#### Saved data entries
***

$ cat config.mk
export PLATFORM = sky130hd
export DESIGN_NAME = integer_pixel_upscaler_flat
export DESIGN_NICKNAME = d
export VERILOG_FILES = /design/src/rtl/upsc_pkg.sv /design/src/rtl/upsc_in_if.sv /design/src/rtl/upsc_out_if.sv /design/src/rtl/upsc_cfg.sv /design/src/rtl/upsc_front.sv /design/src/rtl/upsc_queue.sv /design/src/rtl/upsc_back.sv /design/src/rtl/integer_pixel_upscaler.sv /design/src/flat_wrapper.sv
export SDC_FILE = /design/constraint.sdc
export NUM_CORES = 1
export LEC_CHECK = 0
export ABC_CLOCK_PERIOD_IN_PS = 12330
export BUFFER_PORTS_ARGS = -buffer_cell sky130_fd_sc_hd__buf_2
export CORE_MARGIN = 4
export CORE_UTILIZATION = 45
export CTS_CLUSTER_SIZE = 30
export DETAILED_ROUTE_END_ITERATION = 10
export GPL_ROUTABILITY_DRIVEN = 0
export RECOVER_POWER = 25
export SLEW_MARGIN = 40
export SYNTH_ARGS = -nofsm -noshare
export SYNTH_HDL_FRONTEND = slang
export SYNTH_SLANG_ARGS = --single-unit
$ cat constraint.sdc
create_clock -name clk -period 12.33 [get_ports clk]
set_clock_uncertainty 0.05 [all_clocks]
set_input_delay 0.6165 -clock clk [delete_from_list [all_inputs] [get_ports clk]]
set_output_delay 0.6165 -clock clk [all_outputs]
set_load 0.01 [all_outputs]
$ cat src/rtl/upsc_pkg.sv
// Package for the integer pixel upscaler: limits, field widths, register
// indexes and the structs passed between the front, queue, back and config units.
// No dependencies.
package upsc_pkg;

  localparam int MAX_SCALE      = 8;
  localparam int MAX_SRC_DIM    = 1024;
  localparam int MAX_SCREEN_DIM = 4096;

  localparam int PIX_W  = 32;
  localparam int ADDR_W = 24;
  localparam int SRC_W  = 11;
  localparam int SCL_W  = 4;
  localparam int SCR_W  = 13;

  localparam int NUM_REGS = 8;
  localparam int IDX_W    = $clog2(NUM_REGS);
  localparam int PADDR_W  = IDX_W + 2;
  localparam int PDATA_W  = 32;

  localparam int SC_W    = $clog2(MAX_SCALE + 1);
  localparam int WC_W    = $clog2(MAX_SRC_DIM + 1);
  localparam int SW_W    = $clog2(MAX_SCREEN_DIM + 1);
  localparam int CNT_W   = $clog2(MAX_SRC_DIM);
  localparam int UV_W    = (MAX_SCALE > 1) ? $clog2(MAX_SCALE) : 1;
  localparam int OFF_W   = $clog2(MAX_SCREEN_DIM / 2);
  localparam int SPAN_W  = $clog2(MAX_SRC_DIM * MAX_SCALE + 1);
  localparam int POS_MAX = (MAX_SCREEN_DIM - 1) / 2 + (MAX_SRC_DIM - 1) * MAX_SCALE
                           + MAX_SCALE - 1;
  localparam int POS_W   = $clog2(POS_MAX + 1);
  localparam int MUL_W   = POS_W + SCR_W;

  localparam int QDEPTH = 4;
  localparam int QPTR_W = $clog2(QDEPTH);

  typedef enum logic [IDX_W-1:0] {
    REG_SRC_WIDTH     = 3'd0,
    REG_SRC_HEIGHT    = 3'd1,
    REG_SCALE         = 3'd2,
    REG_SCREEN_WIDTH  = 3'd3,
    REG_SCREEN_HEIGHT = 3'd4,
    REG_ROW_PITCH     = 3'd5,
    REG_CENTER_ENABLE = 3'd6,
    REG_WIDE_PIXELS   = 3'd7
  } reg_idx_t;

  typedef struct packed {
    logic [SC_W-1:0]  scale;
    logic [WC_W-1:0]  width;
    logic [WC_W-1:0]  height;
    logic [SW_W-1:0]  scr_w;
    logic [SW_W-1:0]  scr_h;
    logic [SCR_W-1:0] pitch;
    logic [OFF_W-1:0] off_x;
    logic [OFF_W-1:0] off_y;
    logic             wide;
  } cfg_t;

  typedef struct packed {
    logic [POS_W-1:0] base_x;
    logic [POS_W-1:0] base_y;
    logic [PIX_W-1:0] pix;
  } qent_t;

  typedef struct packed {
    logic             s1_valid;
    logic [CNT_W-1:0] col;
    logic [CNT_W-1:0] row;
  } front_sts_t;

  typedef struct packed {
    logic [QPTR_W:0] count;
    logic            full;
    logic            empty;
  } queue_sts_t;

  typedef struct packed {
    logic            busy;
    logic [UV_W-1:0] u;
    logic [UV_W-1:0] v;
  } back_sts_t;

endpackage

***

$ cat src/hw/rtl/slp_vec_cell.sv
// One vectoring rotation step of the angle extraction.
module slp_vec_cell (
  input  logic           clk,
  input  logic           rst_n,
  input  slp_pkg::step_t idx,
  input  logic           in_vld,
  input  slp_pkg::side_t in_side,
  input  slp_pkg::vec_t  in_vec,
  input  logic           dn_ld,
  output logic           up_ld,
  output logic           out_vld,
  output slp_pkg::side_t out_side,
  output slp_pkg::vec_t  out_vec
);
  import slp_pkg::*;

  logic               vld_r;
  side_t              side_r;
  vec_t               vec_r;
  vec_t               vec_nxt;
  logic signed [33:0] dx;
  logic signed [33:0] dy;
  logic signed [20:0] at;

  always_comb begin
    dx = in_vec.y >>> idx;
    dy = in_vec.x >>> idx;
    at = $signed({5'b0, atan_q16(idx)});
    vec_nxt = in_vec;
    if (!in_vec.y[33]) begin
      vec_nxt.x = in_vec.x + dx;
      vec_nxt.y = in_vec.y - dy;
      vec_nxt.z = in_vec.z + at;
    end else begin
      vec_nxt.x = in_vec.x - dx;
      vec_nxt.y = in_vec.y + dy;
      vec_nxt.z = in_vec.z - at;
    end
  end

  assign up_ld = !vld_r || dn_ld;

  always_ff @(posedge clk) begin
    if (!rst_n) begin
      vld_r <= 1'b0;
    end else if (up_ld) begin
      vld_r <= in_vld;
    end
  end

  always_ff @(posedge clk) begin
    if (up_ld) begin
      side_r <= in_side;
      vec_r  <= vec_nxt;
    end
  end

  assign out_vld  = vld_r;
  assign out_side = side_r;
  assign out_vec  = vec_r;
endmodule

***

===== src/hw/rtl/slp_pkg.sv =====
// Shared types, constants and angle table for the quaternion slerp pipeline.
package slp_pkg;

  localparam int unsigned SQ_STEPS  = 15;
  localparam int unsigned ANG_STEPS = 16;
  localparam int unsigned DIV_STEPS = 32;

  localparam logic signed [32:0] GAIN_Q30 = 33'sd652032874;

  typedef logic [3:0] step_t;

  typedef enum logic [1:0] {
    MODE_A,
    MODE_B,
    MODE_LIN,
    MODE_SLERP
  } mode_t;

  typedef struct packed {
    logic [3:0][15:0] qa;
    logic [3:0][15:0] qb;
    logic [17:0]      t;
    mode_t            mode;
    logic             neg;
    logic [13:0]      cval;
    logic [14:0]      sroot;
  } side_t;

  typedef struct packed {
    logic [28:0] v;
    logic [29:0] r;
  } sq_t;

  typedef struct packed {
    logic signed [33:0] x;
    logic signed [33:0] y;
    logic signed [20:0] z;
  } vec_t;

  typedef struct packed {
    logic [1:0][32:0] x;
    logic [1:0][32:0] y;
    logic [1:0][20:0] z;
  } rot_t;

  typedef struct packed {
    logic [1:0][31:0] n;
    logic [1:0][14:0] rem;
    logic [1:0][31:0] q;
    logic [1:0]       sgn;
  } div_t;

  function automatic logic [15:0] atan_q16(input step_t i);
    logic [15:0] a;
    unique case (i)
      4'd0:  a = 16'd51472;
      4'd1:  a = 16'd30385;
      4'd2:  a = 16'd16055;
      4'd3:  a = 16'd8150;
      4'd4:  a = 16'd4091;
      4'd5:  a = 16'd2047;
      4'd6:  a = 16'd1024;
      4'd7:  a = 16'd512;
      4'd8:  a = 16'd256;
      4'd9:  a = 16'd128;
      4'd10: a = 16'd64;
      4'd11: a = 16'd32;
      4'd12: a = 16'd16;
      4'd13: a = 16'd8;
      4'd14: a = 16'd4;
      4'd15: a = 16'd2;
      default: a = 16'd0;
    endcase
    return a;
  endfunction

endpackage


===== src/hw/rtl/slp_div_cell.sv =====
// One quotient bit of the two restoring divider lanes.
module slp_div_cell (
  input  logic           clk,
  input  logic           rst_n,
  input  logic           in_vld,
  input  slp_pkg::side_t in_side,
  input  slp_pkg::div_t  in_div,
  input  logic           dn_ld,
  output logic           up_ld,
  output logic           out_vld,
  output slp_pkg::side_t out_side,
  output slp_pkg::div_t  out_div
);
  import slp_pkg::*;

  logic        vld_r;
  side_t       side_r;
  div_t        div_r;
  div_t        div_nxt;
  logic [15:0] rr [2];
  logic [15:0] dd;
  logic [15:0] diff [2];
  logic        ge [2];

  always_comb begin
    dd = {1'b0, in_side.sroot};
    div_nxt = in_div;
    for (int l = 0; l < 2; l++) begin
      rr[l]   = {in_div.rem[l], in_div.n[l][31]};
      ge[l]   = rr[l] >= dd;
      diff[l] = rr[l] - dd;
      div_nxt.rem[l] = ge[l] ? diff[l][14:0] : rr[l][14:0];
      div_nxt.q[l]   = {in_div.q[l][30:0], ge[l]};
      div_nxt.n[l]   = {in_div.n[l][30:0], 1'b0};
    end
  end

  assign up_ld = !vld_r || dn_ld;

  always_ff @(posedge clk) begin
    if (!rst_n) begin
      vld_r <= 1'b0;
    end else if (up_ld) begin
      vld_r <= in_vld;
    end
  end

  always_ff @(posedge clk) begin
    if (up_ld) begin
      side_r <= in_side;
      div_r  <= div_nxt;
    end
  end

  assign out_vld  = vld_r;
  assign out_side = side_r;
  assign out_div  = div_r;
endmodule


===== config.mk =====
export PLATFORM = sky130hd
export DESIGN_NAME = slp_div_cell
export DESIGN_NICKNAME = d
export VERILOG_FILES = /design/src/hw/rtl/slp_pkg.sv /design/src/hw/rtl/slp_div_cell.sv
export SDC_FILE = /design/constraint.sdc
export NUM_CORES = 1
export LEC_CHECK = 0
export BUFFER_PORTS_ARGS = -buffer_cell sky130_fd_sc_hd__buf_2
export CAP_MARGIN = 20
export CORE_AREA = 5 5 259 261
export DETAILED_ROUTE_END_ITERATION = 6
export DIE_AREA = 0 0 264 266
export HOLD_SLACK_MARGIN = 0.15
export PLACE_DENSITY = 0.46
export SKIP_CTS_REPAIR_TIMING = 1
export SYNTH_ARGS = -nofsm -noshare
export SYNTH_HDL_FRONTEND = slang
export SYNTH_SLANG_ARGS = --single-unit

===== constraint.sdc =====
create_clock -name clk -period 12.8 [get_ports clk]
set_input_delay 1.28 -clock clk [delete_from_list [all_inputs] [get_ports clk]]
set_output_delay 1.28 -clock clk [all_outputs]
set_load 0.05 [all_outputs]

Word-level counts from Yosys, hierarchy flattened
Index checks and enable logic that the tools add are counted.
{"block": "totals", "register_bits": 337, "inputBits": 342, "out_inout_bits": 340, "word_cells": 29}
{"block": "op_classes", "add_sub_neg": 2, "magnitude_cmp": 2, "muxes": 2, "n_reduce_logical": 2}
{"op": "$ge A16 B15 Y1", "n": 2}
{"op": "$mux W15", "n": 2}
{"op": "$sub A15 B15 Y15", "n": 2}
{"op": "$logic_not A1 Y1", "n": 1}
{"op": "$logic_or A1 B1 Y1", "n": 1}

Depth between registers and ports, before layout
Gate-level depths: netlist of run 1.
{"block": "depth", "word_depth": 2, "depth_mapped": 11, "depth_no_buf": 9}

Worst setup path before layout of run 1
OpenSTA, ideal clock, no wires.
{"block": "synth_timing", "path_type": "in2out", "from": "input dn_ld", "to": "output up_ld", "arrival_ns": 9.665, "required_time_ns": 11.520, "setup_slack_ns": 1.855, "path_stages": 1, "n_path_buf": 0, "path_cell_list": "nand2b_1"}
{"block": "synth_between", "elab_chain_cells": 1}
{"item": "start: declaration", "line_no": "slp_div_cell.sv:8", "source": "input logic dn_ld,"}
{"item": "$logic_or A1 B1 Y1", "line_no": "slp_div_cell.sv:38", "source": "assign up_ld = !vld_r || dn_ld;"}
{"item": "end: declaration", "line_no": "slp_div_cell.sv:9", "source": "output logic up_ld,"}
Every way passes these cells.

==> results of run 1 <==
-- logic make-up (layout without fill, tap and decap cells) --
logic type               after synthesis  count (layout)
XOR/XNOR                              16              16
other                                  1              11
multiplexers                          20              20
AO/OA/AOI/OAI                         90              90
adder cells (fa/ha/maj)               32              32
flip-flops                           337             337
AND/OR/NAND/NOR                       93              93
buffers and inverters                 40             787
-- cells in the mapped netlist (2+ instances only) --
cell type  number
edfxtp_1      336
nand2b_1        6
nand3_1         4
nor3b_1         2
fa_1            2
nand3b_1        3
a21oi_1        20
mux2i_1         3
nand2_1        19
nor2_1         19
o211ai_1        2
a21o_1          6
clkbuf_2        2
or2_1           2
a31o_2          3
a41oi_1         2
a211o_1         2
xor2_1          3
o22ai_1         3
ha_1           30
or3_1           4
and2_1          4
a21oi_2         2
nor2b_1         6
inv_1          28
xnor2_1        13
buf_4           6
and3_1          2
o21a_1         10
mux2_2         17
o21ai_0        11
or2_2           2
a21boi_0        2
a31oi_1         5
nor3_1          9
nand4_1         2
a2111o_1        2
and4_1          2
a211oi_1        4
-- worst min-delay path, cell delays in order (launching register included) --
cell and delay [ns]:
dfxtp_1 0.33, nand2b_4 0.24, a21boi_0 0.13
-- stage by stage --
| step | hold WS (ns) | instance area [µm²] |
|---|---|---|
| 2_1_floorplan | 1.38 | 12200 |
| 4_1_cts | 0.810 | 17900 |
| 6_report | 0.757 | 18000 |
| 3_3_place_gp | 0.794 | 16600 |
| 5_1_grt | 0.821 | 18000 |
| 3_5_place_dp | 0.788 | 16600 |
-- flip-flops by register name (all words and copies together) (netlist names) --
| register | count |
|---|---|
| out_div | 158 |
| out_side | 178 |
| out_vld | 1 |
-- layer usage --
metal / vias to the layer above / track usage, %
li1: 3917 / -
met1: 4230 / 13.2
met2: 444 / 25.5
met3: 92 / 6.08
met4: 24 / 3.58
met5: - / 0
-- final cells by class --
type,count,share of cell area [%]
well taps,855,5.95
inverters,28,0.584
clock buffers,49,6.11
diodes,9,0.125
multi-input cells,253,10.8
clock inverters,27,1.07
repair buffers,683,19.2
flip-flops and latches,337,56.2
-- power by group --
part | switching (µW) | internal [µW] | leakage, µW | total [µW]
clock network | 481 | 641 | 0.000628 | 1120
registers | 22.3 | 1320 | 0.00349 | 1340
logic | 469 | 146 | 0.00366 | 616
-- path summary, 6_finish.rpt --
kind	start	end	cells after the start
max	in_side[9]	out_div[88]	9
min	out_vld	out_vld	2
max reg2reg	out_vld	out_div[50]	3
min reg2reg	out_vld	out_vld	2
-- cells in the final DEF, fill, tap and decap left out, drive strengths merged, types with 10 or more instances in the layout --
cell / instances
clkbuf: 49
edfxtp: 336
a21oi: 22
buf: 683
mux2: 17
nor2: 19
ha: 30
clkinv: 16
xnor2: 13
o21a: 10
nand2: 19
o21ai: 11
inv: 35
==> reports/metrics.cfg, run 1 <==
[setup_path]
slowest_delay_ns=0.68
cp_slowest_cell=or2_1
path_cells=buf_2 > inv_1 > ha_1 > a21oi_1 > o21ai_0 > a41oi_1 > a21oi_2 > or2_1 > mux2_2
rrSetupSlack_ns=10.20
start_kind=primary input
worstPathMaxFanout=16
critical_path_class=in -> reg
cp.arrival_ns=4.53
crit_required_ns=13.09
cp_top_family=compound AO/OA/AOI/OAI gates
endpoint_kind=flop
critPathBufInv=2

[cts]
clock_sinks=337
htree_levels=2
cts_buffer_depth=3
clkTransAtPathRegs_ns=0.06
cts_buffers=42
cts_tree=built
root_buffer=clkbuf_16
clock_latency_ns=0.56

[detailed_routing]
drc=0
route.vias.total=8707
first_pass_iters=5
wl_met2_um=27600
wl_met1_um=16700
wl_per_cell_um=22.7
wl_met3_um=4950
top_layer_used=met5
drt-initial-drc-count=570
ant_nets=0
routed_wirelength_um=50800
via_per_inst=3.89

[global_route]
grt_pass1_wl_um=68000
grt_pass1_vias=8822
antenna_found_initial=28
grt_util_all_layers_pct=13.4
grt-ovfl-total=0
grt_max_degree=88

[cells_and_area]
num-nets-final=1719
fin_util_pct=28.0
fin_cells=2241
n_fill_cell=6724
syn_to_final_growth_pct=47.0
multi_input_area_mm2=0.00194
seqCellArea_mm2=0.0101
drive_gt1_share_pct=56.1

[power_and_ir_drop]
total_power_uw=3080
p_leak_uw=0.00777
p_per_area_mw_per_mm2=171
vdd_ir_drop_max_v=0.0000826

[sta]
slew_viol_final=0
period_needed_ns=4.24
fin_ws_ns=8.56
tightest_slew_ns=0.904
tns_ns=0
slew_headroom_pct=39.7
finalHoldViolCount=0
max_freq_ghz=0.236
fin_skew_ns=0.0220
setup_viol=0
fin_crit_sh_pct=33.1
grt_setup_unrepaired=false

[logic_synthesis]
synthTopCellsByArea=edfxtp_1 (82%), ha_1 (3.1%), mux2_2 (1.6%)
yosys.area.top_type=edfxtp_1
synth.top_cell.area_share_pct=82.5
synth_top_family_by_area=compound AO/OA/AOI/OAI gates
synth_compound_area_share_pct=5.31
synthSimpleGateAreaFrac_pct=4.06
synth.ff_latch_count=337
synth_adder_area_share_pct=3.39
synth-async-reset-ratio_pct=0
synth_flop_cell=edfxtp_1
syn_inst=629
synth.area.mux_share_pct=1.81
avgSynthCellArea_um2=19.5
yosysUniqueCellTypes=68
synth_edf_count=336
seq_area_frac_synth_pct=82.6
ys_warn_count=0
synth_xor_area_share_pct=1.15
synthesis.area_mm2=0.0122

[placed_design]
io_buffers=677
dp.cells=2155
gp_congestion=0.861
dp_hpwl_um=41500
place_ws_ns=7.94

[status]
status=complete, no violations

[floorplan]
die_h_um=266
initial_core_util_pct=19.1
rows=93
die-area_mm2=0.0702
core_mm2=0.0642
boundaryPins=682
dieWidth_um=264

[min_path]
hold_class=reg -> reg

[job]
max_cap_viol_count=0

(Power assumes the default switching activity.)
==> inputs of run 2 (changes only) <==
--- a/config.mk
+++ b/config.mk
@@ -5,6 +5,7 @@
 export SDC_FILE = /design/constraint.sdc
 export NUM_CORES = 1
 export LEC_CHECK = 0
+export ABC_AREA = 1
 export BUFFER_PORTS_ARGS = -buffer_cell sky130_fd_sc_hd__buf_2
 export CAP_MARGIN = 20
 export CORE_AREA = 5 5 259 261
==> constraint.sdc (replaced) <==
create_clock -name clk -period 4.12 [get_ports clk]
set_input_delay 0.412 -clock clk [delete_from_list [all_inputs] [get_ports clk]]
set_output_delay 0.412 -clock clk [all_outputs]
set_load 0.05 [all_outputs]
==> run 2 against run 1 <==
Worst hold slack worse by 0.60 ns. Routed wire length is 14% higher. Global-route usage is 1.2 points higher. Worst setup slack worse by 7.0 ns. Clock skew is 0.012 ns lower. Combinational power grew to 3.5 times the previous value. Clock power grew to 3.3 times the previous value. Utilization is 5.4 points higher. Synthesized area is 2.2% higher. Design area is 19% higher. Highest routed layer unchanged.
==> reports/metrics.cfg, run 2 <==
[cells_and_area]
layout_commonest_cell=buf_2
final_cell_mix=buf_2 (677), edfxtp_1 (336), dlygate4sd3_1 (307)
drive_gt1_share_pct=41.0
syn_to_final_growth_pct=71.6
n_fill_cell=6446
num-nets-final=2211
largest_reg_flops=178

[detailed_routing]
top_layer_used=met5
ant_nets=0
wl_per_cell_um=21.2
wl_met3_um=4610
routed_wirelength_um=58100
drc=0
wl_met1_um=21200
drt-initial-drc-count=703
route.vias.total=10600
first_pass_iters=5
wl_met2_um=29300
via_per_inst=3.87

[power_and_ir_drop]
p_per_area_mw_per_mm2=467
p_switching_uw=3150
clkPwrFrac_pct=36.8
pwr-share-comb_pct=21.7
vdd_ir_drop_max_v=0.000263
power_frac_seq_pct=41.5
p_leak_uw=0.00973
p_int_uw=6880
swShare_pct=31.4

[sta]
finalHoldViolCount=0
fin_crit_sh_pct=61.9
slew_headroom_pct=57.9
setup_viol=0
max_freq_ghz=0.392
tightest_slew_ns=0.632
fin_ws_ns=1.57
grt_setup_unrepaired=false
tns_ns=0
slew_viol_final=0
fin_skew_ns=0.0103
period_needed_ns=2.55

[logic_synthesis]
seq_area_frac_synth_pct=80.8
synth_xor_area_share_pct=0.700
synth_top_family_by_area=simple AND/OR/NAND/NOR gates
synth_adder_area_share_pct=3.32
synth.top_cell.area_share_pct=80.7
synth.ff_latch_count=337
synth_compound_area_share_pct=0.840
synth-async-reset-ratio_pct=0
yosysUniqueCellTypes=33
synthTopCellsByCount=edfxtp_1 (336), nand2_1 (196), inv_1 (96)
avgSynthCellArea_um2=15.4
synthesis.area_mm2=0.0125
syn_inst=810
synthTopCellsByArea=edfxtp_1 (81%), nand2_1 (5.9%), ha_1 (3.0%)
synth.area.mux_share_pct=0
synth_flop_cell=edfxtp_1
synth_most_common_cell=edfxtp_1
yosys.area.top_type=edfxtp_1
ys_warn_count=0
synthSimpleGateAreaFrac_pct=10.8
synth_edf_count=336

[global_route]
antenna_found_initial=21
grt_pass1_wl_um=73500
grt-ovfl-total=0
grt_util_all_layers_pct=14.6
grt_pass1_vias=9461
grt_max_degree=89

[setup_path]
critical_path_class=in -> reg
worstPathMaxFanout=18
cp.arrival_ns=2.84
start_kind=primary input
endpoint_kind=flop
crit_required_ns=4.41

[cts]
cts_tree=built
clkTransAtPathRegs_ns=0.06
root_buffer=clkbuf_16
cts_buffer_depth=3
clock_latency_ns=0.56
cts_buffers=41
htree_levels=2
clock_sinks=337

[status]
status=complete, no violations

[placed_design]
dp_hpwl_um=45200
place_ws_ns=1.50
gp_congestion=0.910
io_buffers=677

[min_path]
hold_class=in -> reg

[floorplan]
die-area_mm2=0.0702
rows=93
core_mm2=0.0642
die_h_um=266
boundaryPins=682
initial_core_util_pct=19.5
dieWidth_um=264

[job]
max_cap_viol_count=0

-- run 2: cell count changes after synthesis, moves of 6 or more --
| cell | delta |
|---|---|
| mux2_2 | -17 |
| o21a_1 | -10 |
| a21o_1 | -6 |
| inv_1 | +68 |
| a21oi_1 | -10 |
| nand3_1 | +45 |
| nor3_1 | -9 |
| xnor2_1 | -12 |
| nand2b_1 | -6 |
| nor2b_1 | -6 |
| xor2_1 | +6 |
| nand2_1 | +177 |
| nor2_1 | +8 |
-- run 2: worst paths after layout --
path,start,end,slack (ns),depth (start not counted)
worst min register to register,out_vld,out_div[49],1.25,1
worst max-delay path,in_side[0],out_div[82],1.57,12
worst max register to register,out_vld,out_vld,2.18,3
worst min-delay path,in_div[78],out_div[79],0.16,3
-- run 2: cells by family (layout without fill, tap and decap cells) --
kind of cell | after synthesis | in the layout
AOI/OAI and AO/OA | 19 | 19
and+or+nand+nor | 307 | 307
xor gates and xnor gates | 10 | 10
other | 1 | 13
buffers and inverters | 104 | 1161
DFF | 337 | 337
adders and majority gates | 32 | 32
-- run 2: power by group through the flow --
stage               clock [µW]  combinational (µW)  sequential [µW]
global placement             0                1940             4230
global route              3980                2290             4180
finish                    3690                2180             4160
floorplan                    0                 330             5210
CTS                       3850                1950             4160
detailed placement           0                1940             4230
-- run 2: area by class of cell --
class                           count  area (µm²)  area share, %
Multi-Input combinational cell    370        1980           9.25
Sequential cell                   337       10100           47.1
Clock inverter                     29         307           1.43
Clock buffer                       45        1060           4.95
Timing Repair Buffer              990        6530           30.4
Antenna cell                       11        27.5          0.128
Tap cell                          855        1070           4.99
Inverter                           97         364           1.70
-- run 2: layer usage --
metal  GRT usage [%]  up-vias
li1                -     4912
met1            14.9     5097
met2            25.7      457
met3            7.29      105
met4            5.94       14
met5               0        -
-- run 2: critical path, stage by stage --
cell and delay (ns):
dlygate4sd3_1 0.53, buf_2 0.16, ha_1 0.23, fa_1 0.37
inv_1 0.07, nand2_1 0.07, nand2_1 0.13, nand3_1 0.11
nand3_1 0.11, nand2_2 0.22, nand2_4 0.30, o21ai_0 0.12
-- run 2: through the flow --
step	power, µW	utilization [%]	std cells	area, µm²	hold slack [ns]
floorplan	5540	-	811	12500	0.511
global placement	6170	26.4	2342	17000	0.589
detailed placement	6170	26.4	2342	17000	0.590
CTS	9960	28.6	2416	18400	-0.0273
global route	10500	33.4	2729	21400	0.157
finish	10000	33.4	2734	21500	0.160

***

#### WHAT IS REQUIRED
Count each line above in which the string "gates" appears, then state only the total.

#### RESPONSE FOR THIS EXERCISE
5